I know some people argue that it's OK because it's mainly slow-twitch muscle fibers, and is simply made to last longer. It's about 80% actually, and that means they're slightly less explosive and don't have quite as good potential to grow as if it was a majority of fast-twitch fibers... which only makes it even MORE important to train them properly! Just because they have higher tolerance before fatigue doesn't mean they don't need to recuperate just like your pecs once you've torn them down, so to speak!
And in order to tear them down, as in training effectively, you need to train them like every other muscle - hit it hard and precise, then let it rest.
Which Brings Me To The Next Point:
The keyword in my last sentence is "hit them hard." If your calves are lousy in the first place, making your entire legs look disproportional, why would you let your worst bodypart play second fiddle to another bodypart that is way ahead in the first place? The classic example of this is they guy who blows off all his energy and then some on set after set of heavy squats and leg presses, then dutifully does two sets of leg curls and two sets of seated calf presses before crawling home.
He repeats the procedure once a week for three years. Then, suddenly, he looks down when wearing shorts, and exclaims: "Gee, look how tiny my calves are! Why is that?" Duuh... I guess we can simply conclude that he won't be seen on Jeopardy anytime soon.
Seriously though, it's all about common sense. If you know that you can bench press more if that's the first thing you do, than compared to if it'd been the LAST thing you did, simply because you had more stored energy in the beginning, why be surprised that it goes for calves as well? The body has only so much stored glycogen in the muscles and liver, and when it's gone, it's pretty much gone.
Variation & Stretching
What we call "calves" is basically 3 muscles - The outer and inner Gastrocnemius, which is the two lumps that you can see, and the Soleus, which lies underneath the two others and spreading out to the sides. To make it simple: Standing presses mainly hit Gastrocnemius, while seated presses hit the Soleus. Donkey-raises hit both. Like the biceps and it's underlying muscle Brachialis, we get the best effect - sizewise - when we train both the visible muscle and the underlying one, pushing the visible muscle out. Soleus also adds to the width of the calf, to a certain degree.
Dave Draper & Arnold repping out some donkey calf raises.
Angling your toes in or out doesn't make the least difference, so go with a natural stance and avoid nasty knee-injuries. Don't forget to train the FRONT side for maximum effect; stand with your heel on the edge of a pile of plates, toes hovering over the floor, the other foot lifted of just balancing on the plates. Let your toes as far down as the wrist goes, then flex your foot upwards and contract it for a second before repeating.
Sounds silly? Try it, I'm sure you won't be laughing after 2 sets of 20 reps on each foot! And last but not least, don't forget to stretch properly. The calves are strong as hell, so allow at least 90 seconds per stretch in order to get them stretched fully.

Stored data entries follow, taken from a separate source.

File: src/source/spi_regs_pkg.sv
// frame layout and register map for the SPI register target
// imported by every RTL block that decodes frames or registers
`default_nettype none

package spi_regs_pkg;

  // frame geometry
  localparam int FRAME_W   = 32;
  localparam int BIT_CNT_W = 5;   // counts 0..31 within a frame

  // command fields
  localparam int ADDR_W   = 4;
  localparam int DATA_W   = 16;   // data sits in frame bits 15:0
  localparam int WR_BIT   = 31;
  localparam int ADDR_LSB = 24;   // address in frame bits 27:24

  // register map
  // 0..3 control, 4 pulse, 5..7 unused, 8 status, 9 frame count, 10..15 scratch
  localparam int N_CTRL          = 4;
  localparam int ADDR_PULSE      = 4;
  localparam int ADDR_STATUS     = 8;
  localparam int ADDR_FCOUNT     = 9;
  localparam int ADDR_SCRATCH_LO = 10;
  localparam int N_SCRATCH       = 6;

endpackage

`default_nettype wire

File: src/source/reg_wr_if.sv
// register write and readback link from the command executor to the control bank
// executor takes the master side, bank the slave side
`timescale 1ns/1ps
`default_nettype none

interface reg_wr_if;
  import spi_regs_pkg::*;

  logic              wr_stb;   // single clk pulse per bank write
  logic [ADDR_W-1:0] wr_addr;
  logic [DATA_W-1:0] wr_data;
  logic [DATA_W-1:0] rd_data;  // comb readback of the register at wr_addr

  modport master (
    output wr_stb,
    output wr_addr,
    output wr_data,
    input  rd_data
  );

  modport slave (
    input  wr_stb,
    input  wr_addr,
    input  wr_data,
    output rd_data
  );

endinterface

`default_nettype wire

File: src/source/spi_frame_port.sv
// SPI target shift port, oversampled on clk (mode 0, MSB first)
// rx_stb pulses with each received frame; tx_word goes out on miso in the next frame
`timescale 1ns/1ps
`default_nettype none

module spi_frame_port (
  input  wire                               clk,
  input  wire                               rst,
  input  wire                               ss,
  input  wire                               sck,
  input  wire                               mosi,
  output logic                              miso,
  output logic                              rx_stb,
  output logic [spi_regs_pkg::FRAME_W-1:0]  rx_word,
  input  wire  [spi_regs_pkg::FRAME_W-1:0]  tx_word
);
  import spi_regs_pkg::*;

  // two-flop samplers on the async pins
  logic [1:0]           ss_sync;
  logic [1:0]           sck_sync;
  logic [1:0]           mosi_sync;
  logic                 sck_old;    // previous sampled sck, for edge detect

  logic                 ss_in;
  logic                 sck_in;
  logic                 mosi_in;
  logic                 sck_rise;
  logic                 sck_fall;

  logic [FRAME_W-1:0]   shift_q;
  logic [FRAME_W-1:0]   shift_d;
  logic [BIT_CNT_W-1:0] bit_cnt_q;
  logic [BIT_CNT_W-1:0] bit_cnt_d;
  logic                 miso_d;
  logic                 rx_stb_d;
  logic [FRAME_W-1:0]   rx_word_d;

  assign ss_in    = ss_sync[1];
  assign sck_in   = sck_sync[1];
  assign mosi_in  = mosi_sync[1];
  assign sck_rise = !sck_old && sck_in;
  assign sck_fall = sck_old && !sck_in;

  always_comb begin
    shift_d   = shift_q;
    bit_cnt_d = bit_cnt_q;
    miso_d    = miso;
    rx_stb_d  = 1'b0;
    rx_word_d = rx_word;

    if (ss_in) begin
      // keep reloading between frames so the next response is ready
      bit_cnt_d = '0;
      shift_d   = tx_word;
      miso_d    = shift_q[FRAME_W-1];
    end else if (sck_rise) begin
      shift_d   = {shift_q[FRAME_W-2:0], mosi_in};
      bit_cnt_d = bit_cnt_q + 1'b1;   // wraps to 0 after bit 31
      if (bit_cnt_q == BIT_CNT_W'(FRAME_W - 1)) begin
        rx_word_d = {shift_q[FRAME_W-2:0], mosi_in};
        rx_stb_d  = 1'b1;
        shift_d   = tx_word;
      end
    end else if (sck_fall) begin
      miso_d = shift_q[FRAME_W-1];    // master samples on the next rising edge
    end
  end

  always_ff @(posedge clk) begin
    if (rst) begin
      ss_sync   <= 2'b11;   // deselected
      sck_sync  <= 2'b00;
      sck_old   <= 1'b0;
      bit_cnt_q <= '0;
      rx_stb    <= 1'b0;
      miso      <= 1'b1;
    end else begin
      ss_sync   <= {ss_sync[0], ss};
      sck_sync  <= {sck_sync[0], sck};
      sck_old   <= sck_in;
      bit_cnt_q <= bit_cnt_d;
      rx_stb    <= rx_stb_d;
      miso      <= miso_d;
    end

    mosi_sync <= {mosi_sync[0], mosi};
    shift_q   <= shift_d;
    rx_word   <= rx_word_d;   // held until the next strobe
  end

endmodule

`default_nettype wire

File: src/source/spi_cmd_exec.sv
// executes one register command per received frame
// scratch and frame counter live here, control/pulse writes go out over reg_wr_if
// response = upper frame half plus the post-write value, loaded for the next frame
`timescale 1ns/1ps
`default_nettype none

module spi_cmd_exec (
  input  wire                               clk,
  input  wire                               rst,
  input  wire                               rx_stb,
  input  wire  [spi_regs_pkg::FRAME_W-1:0]  rx_word,
  output logic [spi_regs_pkg::FRAME_W-1:0]  tx_word,
  input  wire  [spi_regs_pkg::DATA_W-1:0]   status_in,
  reg_wr_if.master                          wr
);
  import spi_regs_pkg::*;

  logic              cmd_wr;
  logic [ADDR_W-1:0] cmd_addr;
  logic [DATA_W-1:0] cmd_data;
  logic              bank_hit;   // addresses 0..4 are owned by the control bank
  logic              pulse_hit;

  logic [DATA_W-1:0] scratch_q [N_SCRATCH];
  logic [DATA_W-1:0] fcount_q;
  logic [DATA_W-1:0] fcount_next;
  logic [DATA_W-1:0] rd_value;

  // frame decode; rx_word stays put until the next strobe
  assign cmd_wr      = rx_word[WR_BIT];
  assign cmd_addr    = rx_word[ADDR_LSB +: ADDR_W];
  assign cmd_data    = rx_word[DATA_W-1:0];
  assign bank_hit    = cmd_addr <= ADDR_W'(ADDR_PULSE);
  assign pulse_hit   = cmd_addr == ADDR_W'(ADDR_PULSE);
  assign fcount_next = fcount_q + 1'b1;   // includes the frame being executed

  // bank sees the address right away, so rd_data is valid in the strobe cycle
  assign wr.wr_addr = cmd_addr;
  assign wr.wr_data = cmd_data;

  // value at the address once this command's own write has landed
  always_comb begin
    rd_value = '0;   // 5..7 and anything unmapped
    if (bank_hit) begin
      // pulse register always reads back 0 from the bank
      rd_value = (cmd_wr && !pulse_hit) ? cmd_data : wr.rd_data;
    end else if (cmd_addr == ADDR_W'(ADDR_STATUS)) begin
      rd_value = status_in;
    end else if (cmd_addr == ADDR_W'(ADDR_FCOUNT)) begin
      rd_value = fcount_next;
    end else begin
      for (int i = 0; i < N_SCRATCH; i++) begin
        if (cmd_addr == ADDR_W'(ADDR_SCRATCH_LO + i)) begin
          rd_value = cmd_wr ? cmd_data : scratch_q[i];
        end
      end
    end
  end

  always_ff @(posedge clk) begin
    if (rst) begin
      wr.wr_stb <= 1'b0;
      tx_word   <= '0;   // first frame after reset answers with zeros
      fcount_q  <= '0;
      for (int i = 0; i < N_SCRATCH; i++) begin
        scratch_q[i] <= '0;
      end
    end else begin
      wr.wr_stb <= rx_stb && cmd_wr && bank_hit;
      if (rx_stb) begin
        fcount_q <= fcount_next;
        tx_word  <= {rx_word[FRAME_W-1:DATA_W], rd_value};
        for (int i = 0; i < N_SCRATCH; i++) begin
          if (cmd_wr && cmd_addr == ADDR_W'(ADDR_SCRATCH_LO + i)) begin
            scratch_q[i] <= cmd_data;
          end
        end
      end
    end
  end

endmodule

`default_nettype wire

File: src/source/ctrl_out_bank.sv
// control registers 0..3 and the self-clearing pulse register at address 4
// written over reg_wr_if, outputs go straight to the pins
`timescale 1ns/1ps
`default_nettype none

module ctrl_out_bank (
  input  wire                                                    clk,
  input  wire                                                    rst,
  reg_wr_if.slave                                                bus,
  output logic [spi_regs_pkg::N_CTRL*spi_regs_pkg::DATA_W-1:0]   ctrl_out,
  output logic [spi_regs_pkg::DATA_W-1:0]                        pulse_out
);
  import spi_regs_pkg::*;

  logic [DATA_W-1:0] ctrl_q [N_CTRL];
  logic              pulse_hit;

  assign pulse_hit = bus.wr_stb && (bus.wr_addr == ADDR_W'(ADDR_PULSE));

  always_ff @(posedge clk) begin
    if (rst) begin
      for (int i = 0; i < N_CTRL; i++) begin
        ctrl_q[i] <= '0;
      end
      pulse_out <= '0;
    end else begin
      for (int i = 0; i < N_CTRL; i++) begin
        if (bus.wr_stb && bus.wr_addr == ADDR_W'(i)) begin
          ctrl_q[i] <= bus.wr_data;
        end
      end
      pulse_out <= pulse_hit ? bus.wr_data : '0;   // high for one clk only
    end
  end

  // readback for 0..3; pulse register and other addresses read 0
  always_comb begin
    bus.rd_data = '0;
    for (int i = 0; i < N_CTRL; i++) begin
      if (bus.wr_addr == ADDR_W'(i)) begin
        bus.rd_data = ctrl_q[i];
      end
    end
  end

  // register 0 in the low bits
  always_comb begin
    for (int i = 0; i < N_CTRL; i++) begin
      ctrl_out[i*DATA_W +: DATA_W] = ctrl_q[i];
    end
  end

endmodule

`default_nettype wire

File: src/source/spi_reg_top.sv
// SPI register target: frame port, command executor and control output bank
// plain pins in and out, SPI mode 0 with sck at least 8x slower than clk
`timescale 1ns/1ps
`default_nettype none

module spi_reg_top (
  input  wire                                                    clk,
  input  wire                                                    rst,
  input  wire                                                    ss,
  input  wire                                                    sck,
  input  wire                                                    mosi,
  output logic                                                   miso,
  input  wire  [spi_regs_pkg::DATA_W-1:0]                        status_in,
  output logic [spi_regs_pkg::N_CTRL*spi_regs_pkg::DATA_W-1:0]   ctrl_out,
  output logic [spi_regs_pkg::DATA_W-1:0]                        pulse_out
);
  import spi_regs_pkg::*;

  logic               rx_stb;
  logic [FRAME_W-1:0] rx_word;
  logic [FRAME_W-1:0] tx_word;   // response for the next frame

  reg_wr_if wr_bus ();

  spi_frame_port u_frame_port (
    .clk     (clk),
    .rst     (rst),
    .ss      (ss),
    .sck     (sck),
    .mosi    (mosi),
    .miso    (miso),
    .rx_stb  (rx_stb),
    .rx_word (rx_word),
    .tx_word (tx_word)
  );

  spi_cmd_exec u_cmd_exec (
    .clk       (clk),
    .rst       (rst),
    .rx_stb    (rx_stb),
    .rx_word   (rx_word),
    .tx_word   (tx_word),
    .status_in (status_in),
    .wr        (wr_bus.master)
  );

  ctrl_out_bank u_ctrl_bank (
    .clk       (clk),
    .rst       (rst),
    .bus       (wr_bus.slave),
    .ctrl_out  (ctrl_out),
    .pulse_out (pulse_out)
  );

endmodule

`default_nettype wire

I know this article might be a bit unorthodox to many people, but it's a fact that calf-training has been haunted by wild myths ever since the great Arnold started training his calves once a day back in the '70s.
Observe Two Things:
He was a pro bodybuilder who not only was accustomed to extreme training, he also took considerable amounts of anabolic steroids. If you fail to meet both these criterias, which I hope you do, you have nothing to benefit from daily training of your calves.